У этой самой Юлечки были такие же глубокие эротичные синяки под глазами, как у несчастной суриковской боярыни. Может быть поэтому она мне тогда и припомнилась.
— А ты не знаешь, что ли?
— Что не знаю?
— Да она уже три года в Западном Берлине живет!
— Вот те на… Она же православная, все по монастырям носилась. Про батюшку своего заливала, про иконки… Как же она там живет? Где работает? Она вроде и языка не знает и от всех наук отреклась.
— Да не работает она, живет на пособие.
— Какое такое пособие?
— А вот такое. Если ты на Западе не работаешь — пособие будешь получать. Не шибко велико, но на скромную жизнь хватит. У них безработные лучше живут, чем у нас профессора. Бананы все жрут и белое мясо. Порнуху смотрят и в фольксвагенах гоняют.
Так я узнал о существовании — пособия. И, признаться, мне, живущему в обнищавшей перестроечной Москве, получавшему позорно маленькую зарплату научного сотрудника, описанная Володей жизнь берлинского безработного показалась раем.
Порнуха! Бананы! Мясо! Потрясающе! И еще и на работу не надо ходить и делать там заведомо бессмысленные, вредные дела. Не надо смотреть на опостылевшие верноподданные рожи коллег и слышать с угра до вечера их дебильные разговоры. Можно сидеть себе спокойно и рисовать.

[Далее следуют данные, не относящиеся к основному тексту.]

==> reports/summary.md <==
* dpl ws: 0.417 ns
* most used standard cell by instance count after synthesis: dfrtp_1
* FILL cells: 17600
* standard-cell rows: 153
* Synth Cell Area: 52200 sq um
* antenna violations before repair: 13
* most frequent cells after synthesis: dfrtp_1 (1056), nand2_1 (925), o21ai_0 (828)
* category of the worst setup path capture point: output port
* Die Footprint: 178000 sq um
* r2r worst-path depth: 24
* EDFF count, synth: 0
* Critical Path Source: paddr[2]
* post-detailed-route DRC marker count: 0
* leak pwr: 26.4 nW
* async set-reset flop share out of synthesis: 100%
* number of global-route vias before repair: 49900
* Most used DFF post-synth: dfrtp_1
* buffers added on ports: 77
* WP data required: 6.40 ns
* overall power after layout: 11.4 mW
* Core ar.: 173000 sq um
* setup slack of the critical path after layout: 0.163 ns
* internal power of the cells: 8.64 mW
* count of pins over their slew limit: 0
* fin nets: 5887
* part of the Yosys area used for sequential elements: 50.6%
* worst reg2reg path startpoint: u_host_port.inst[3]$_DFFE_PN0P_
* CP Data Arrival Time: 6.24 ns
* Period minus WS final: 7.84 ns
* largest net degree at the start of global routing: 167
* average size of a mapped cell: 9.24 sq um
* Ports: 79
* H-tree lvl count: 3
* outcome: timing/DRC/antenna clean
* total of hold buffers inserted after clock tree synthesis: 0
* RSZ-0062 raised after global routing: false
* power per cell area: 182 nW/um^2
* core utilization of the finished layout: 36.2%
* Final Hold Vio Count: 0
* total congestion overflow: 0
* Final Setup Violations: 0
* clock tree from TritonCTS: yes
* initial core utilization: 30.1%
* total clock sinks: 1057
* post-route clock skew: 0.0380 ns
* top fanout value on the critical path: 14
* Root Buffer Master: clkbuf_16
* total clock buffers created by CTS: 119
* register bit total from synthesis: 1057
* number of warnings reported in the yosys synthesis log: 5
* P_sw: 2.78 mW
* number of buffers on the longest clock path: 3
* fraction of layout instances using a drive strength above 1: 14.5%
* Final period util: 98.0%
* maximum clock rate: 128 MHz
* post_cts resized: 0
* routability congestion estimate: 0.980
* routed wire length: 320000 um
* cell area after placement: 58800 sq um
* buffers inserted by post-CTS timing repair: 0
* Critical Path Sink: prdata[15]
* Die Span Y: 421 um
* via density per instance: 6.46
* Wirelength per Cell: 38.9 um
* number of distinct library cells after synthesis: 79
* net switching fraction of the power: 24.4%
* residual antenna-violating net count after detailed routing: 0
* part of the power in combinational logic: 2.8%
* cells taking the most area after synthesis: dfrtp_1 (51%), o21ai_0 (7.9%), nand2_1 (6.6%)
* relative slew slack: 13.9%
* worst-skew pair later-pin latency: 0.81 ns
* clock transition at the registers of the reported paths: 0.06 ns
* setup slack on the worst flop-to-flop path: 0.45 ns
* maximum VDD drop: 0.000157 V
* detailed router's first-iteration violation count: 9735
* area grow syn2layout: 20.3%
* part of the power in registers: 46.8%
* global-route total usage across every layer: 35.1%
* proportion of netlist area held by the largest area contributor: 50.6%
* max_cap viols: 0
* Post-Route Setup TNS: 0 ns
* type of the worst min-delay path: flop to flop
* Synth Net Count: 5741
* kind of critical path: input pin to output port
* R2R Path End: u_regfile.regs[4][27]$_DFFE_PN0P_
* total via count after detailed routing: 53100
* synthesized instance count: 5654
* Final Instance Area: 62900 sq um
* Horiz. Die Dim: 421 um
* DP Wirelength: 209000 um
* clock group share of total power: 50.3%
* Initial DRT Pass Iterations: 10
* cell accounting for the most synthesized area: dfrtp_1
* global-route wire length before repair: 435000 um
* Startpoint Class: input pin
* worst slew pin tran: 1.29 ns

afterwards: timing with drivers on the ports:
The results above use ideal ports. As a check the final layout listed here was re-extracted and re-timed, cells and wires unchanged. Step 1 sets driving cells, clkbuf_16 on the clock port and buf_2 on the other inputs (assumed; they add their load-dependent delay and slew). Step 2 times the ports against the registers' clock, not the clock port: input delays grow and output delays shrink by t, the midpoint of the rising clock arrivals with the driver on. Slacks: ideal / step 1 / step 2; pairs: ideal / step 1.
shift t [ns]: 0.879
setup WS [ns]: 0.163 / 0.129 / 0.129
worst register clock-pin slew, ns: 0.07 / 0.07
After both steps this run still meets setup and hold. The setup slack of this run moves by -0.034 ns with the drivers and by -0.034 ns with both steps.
Context: an optimization exercise on an open-source flow, tuned for small area and a short achievable clock period. The choices shown serve that exercise and are no tape-out recipe. In this exercise RTL edits were held to simulation tests only and were not proved equivalent to the original. Power is estimated from default activity; no workload was simulated.

==> module instr_fetch, before the edit <==
module instr_fetch (
  input  logic        Clock,
  input  logic        Reset,
  input  logic        Start,
  input  logic        LoadEn,
  input  logic [7:0]  LoadAddr,
  input  logic [15:0] LoadData,
  input  logic        Stall,
  output logic [15:0] Instruction,
  output logic        InstrValid,
  output logic [7:0]  PC,
  output logic        Halted
);
  logic               running;
  logic               wr_en;
  logic               wr_byp;     
  logic [7:0]         wr_addr;
  logic [15:0]        wr_data;
  logic               phase;
  always_ff @(posedge Clock) begin
    wr_en   <= LoadEn & ~running;
    wr_byp  <= LoadEn & ~running & (LoadAddr == 8'd0);
    wr_addr <= LoadAddr;
    wr_data <= LoadData;
    phase   <= ~phase;
  end
  logic [15:0]  wdec_hi, wdec_lo;
  logic [255:0] wsel, keep;
  logic [15:0]  dd;
  for (genvar k = 0; k < 16; k++) begin : g_wdec
    assign wdec_hi[k] = wr_en & (wr_addr[7:4] == 4'(k));
    assign wdec_lo[k] = (wr_addr[3:0] == 4'(k));
  end
  for (genvar i = 0; i < 256; i++) begin : g_wsel
    assign wsel[i] = wdec_hi[i / 16] & wdec_lo[i % 16];
    assign keep[i] = ~wsel[i];
  end
  assign dd = wr_data ^ {16{phase}};
  logic [15:0]  rd_hi, rd_lo;
  logic [255:0] rsel;
  for (genvar i = 0; i < 256; i++) begin : g_rsel
    if (i == 0) begin : g_z
      assign rsel[i] = rd_hi[0] & rd_lo[0] & ~wr_byp;
    end else begin : g_nz
      assign rsel[i] = rd_hi[i / 16] & rd_lo[i % 16];
    end
  end
  logic [255:0][15:0] cells;
  logic [15:0][255:0] cols;
  logic [15:0]        raw;
  logic [15:0]        word;
  for (genvar i = 0; i < 256; i++) begin : g_word
    for (genvar b = 0; b < 16; b++) begin : g_bit
      if_cell u_cell (
        .Clock (Clock),
        .wsel  (wsel[i]),
        .keep  (keep[i]),
        .dd    (dd[b]),
        .q     (cells[i][b])
      );
      assign cols[b][i] = cells[i][b];
    end
  end
  for (genvar b = 0; b < 16; b++) begin : g_col
    if_col u_col (.q(cols[b]), .rsel(rsel), .extra(dd[b] & wr_byp), .y(raw[b]));
  end
  assign word = raw ^ {16{phase}};
  logic spec, is_jmp, is_halt;
  logic adv, step, jump, hold;
  logic [15:0] jhi, jlo;
  assign spec    = word[15] & word[14] & word[13];
  assign is_jmp  = spec & ~word[12];
  assign is_halt = spec & word[12];
  assign adv     = running & ~Stall;
  assign step    = adv & ~spec;
  assign jump    = adv & is_jmp;
  assign hold    = running & (Stall | is_halt);
  for (genvar k = 0; k < 16; k++) begin : g_jdec
    assign jhi[k] = (word[7:4] == 4'(k));
    assign jlo[k] = (word[3:0] == 4'(k));
  end
  logic [15:0] rd_hi_n, rd_lo_n;
  for (genvar k = 0; k < 16; k++) begin : g_rdn
    localparam int KM = (k + 15) % 16;
    assign rd_lo_n[k] = (~running & (k == 0)) | (hold & rd_lo[k]) |
                        (step & rd_lo[KM]) | (jump & jlo[k]);
    assign rd_hi_n[k] = (~running & (k == 0)) |
                        ((hold | (step & ~rd_lo[15])) & rd_hi[k]) |
                        (step & rd_lo[15] & rd_hi[KM]) | (jump & jhi[k]);
  end
  always_ff @(posedge Clock) begin
    rd_hi <= rd_hi_n;
    rd_lo <= rd_lo_n;
  end
  always_ff @(posedge Clock or negedge Reset) begin
    if (!Reset) begin
      running     <= 1'b0;
      PC          <= '0;
      Instruction <= '0;
      InstrValid  <= 1'b0;
      Halted      <= 1'b0;
    end else if (!running) begin
      InstrValid <= 1'b0;
      if (Start) begin
        running <= 1'b1;
        PC      <= '0;
        Halted  <= 1'b0;
      end
    end else if (!Stall) begin
      if (is_jmp) begin
        PC         <= word[7:0];
        InstrValid <= 1'b0;
      end else if (is_halt) begin
        running    <= 1'b0;
        Halted     <= 1'b1;
        InstrValid <= 1'b0;
      end else begin
        Instruction <= word;
        InstrValid  <= 1'b1;
        PC          <= PC + 8'd1;
      end
    end
  end
endmodule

В счастливое — несмотря ни на что — время студенчества я осознал одну несчастливую для меня очевидность и одну, наоборот — прекрасную. Моим несчастьем стало то, что математика и механика, как быстро выяснилось, меня вовсе не интересовали. Лекции и семинары раздражали и злили, хотя я их посещал нерегулярно. Учиться я не хотел — и не учился, сдавал только кое-как зачеты и экзамены. Перспектива — после МГУ стать ученым и играть чужую роль десятилетиями — ужасала. Но деваться-то было некуда. Не на фабрику же идти работать! Работа на фабрике, на заводе, на стройке или на земле, крестьянином, считалась в государстве рабочих и крестьян страшнейшим унижением, позорным занятием безмозглых кретинов, последней перед тюрьмой ступенью падения человека.